→ **WHAT YOU SHOULD DO**
Given the entries that follow, write out exactly the lines starting at the one containing "assign mis_d = (base_addr_i[1:0]" and ending at the one containing "16'd0) | line_over_d;", both ends included, and only those.

Saved data entries:
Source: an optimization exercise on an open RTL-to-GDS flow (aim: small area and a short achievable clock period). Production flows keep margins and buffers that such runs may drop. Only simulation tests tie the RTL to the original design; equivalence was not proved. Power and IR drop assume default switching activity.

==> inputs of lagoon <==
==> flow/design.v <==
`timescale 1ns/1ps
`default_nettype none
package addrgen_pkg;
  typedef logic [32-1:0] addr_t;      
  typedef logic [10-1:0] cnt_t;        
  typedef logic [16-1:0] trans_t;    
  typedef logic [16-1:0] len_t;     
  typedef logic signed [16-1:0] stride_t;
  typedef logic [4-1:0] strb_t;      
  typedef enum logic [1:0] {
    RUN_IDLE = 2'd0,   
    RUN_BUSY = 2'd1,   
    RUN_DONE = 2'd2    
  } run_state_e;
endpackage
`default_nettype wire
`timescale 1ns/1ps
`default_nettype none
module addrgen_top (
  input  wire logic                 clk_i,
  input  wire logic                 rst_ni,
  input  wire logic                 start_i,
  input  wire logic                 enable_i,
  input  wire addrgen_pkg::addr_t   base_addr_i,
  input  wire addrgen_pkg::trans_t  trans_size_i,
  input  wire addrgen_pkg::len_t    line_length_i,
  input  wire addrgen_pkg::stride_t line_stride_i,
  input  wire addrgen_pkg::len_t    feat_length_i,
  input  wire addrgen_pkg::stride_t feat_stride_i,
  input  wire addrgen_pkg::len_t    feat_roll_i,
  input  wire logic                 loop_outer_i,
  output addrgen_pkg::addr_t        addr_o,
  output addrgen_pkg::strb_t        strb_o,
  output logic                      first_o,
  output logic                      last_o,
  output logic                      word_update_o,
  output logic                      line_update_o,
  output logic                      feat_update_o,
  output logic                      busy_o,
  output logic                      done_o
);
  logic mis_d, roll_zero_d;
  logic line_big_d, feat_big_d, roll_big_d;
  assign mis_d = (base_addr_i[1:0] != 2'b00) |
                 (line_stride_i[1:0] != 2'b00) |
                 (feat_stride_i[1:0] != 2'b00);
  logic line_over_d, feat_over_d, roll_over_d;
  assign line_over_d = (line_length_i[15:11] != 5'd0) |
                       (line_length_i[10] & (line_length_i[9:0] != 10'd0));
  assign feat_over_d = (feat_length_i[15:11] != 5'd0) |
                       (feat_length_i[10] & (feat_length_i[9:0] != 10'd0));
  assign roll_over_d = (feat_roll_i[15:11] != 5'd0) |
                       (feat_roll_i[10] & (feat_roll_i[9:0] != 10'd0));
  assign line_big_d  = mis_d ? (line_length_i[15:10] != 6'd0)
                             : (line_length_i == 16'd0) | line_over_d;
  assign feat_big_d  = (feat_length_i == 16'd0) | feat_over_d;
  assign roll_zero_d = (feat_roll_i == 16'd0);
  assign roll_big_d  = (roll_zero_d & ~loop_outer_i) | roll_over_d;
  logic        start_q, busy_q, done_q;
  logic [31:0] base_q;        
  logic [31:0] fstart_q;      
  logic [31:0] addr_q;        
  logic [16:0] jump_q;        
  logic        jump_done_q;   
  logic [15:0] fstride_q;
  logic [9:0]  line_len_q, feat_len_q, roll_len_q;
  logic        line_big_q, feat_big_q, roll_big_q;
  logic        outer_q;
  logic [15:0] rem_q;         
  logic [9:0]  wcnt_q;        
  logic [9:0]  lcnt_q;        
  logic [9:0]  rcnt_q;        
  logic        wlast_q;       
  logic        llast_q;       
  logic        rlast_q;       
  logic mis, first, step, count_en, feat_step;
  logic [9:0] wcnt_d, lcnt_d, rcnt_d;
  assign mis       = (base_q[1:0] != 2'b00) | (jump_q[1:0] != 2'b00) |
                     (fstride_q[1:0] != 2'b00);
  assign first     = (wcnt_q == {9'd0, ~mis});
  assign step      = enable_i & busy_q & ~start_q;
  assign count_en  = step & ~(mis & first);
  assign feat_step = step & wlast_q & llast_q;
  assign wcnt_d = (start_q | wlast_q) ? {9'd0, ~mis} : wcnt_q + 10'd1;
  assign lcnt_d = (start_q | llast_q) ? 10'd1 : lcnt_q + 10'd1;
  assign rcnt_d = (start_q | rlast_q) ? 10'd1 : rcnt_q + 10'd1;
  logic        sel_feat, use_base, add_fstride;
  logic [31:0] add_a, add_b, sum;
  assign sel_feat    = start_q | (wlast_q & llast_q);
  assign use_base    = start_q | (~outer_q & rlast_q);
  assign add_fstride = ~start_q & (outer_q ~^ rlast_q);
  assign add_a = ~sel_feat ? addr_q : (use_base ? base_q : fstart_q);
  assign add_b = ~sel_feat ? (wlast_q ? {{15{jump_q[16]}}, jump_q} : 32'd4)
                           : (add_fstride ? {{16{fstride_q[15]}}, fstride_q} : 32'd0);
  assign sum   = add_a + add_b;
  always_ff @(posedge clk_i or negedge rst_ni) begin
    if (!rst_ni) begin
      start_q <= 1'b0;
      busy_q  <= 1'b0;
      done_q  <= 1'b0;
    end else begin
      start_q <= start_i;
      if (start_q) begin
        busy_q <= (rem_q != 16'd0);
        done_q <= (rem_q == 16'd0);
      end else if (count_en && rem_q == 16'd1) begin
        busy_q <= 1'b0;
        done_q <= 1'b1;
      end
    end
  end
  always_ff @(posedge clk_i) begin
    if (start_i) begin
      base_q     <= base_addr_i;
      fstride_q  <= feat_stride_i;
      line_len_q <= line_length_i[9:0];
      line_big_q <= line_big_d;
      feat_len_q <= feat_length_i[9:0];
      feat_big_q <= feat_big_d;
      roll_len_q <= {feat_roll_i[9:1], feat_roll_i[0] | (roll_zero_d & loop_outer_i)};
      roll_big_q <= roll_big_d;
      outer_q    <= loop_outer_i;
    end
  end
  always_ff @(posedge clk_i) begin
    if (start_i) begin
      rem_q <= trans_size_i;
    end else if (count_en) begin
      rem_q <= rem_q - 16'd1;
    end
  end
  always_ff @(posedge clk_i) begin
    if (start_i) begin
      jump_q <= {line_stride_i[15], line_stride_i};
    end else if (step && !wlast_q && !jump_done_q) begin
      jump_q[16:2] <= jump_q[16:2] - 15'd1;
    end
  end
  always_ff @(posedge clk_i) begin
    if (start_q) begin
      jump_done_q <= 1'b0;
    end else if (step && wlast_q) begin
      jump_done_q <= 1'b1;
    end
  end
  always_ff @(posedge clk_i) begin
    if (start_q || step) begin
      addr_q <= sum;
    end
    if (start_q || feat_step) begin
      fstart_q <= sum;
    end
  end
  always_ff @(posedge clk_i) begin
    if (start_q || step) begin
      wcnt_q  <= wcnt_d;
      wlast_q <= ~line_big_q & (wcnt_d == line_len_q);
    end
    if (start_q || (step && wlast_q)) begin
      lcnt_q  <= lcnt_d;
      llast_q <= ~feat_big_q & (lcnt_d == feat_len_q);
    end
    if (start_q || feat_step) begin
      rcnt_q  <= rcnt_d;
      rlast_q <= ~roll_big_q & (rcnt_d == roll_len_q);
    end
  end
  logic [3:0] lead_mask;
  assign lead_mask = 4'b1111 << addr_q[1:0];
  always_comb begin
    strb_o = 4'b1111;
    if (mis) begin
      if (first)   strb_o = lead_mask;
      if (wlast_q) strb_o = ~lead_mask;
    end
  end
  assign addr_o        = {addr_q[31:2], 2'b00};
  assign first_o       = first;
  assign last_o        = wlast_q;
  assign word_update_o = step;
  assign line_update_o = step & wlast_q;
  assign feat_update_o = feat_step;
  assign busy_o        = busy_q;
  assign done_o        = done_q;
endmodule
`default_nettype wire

→ **COMPLETED EXERCISE**
  assign mis_d = (base_addr_i[1:0] != 2'b00) |
                 (line_stride_i[1:0] != 2'b00) |
                 (feat_stride_i[1:0] != 2'b00);
  logic line_over_d, feat_over_d, roll_over_d;
  assign line_over_d = (line_length_i[15:11] != 5'd0) |
                       (line_length_i[10] & (line_length_i[9:0] != 10'd0));
  assign feat_over_d = (feat_length_i[15:11] != 5'd0) |
                       (feat_length_i[10] & (feat_length_i[9:0] != 10'd0));
  assign roll_over_d = (feat_roll_i[15:11] != 5'd0) |
                       (feat_roll_i[10] & (feat_roll_i[9:0] != 10'd0));
  assign line_big_d  = mis_d ? (line_length_i[15:10] != 6'd0)
                             : (line_length_i == 16'd0) | line_over_d;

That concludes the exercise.